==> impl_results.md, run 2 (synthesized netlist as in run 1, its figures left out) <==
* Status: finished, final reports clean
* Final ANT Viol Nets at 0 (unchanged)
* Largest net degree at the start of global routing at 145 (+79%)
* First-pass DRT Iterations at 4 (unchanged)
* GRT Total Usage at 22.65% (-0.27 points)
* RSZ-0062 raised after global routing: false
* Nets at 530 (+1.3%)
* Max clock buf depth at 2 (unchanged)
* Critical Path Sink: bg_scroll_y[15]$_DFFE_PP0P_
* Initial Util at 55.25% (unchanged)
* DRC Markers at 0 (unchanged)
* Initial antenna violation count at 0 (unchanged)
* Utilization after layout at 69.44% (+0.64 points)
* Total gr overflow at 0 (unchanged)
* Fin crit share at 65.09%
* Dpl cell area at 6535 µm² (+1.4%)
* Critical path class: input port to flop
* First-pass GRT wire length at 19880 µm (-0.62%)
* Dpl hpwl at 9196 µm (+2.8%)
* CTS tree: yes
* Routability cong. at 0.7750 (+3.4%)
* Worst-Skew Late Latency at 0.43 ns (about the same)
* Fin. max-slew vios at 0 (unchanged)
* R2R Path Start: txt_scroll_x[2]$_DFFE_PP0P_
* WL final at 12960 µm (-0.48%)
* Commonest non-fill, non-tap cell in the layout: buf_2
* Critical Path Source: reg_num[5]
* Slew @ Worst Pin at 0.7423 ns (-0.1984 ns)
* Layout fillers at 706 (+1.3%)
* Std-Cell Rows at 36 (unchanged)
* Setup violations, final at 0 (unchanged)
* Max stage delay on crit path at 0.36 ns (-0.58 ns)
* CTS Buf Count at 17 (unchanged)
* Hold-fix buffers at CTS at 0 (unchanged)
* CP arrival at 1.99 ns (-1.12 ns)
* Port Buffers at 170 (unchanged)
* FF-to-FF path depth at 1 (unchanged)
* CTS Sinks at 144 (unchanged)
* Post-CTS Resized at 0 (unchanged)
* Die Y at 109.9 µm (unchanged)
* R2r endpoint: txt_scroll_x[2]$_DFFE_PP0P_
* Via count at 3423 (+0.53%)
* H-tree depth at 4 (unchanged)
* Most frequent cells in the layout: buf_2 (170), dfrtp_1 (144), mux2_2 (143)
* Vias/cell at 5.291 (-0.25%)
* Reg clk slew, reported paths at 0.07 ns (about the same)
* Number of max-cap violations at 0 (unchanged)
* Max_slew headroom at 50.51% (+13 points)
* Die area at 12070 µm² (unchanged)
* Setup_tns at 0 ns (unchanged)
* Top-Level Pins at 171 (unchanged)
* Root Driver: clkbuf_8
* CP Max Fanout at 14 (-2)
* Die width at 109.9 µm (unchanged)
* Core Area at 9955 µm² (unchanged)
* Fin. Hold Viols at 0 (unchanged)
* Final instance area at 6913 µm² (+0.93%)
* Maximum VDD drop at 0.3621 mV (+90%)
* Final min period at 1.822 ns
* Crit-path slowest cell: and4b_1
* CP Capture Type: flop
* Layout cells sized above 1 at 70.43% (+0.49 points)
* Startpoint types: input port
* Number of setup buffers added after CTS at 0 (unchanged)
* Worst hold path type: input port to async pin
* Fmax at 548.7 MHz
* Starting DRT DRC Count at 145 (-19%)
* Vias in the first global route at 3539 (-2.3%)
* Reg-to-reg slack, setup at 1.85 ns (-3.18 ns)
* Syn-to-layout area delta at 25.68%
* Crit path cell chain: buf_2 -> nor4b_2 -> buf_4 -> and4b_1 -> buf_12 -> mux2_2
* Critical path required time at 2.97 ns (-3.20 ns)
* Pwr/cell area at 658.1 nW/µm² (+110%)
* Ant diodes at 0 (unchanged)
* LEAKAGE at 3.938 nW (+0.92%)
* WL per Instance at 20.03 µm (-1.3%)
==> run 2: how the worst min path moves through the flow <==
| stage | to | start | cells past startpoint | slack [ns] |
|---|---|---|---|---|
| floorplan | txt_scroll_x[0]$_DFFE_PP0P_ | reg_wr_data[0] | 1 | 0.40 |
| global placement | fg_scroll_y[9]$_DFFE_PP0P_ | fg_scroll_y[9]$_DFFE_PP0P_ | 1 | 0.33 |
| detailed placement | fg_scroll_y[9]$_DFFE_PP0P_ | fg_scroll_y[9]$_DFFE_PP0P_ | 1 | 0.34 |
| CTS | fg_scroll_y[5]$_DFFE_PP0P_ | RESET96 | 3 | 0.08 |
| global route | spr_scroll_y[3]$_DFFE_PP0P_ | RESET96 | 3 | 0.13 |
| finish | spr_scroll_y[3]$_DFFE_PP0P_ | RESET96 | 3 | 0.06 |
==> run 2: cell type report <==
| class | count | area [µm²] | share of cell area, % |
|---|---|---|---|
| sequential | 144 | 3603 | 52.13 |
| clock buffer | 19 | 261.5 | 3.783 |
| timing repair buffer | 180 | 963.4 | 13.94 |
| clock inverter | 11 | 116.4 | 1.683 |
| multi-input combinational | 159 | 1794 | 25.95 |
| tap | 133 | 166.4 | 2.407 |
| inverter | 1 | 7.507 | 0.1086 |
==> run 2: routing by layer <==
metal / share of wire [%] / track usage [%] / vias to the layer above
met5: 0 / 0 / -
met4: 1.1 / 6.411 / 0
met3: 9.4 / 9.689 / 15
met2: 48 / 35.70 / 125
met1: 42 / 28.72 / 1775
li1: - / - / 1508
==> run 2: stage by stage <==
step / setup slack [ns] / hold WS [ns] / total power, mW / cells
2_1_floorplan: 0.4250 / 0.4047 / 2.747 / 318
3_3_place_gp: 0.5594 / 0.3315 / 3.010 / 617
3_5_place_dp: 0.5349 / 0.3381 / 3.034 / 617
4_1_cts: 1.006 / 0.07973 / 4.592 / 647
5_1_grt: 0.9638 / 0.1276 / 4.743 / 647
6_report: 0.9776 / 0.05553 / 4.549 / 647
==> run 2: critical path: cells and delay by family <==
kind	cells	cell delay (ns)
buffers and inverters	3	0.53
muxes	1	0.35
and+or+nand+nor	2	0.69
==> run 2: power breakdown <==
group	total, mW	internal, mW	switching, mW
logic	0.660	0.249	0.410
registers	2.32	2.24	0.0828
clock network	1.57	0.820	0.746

━━━━━━━━━━━━━━━━━━━━━━━━━━━━━━

Task directions: Go through the listing above and copy each line in which the string "routing" is found.

Solved problem:
* Largest net degree at the start of global routing at 145 (+79%)
* RSZ-0062 raised after global routing: false
==> run 2: routing by layer <==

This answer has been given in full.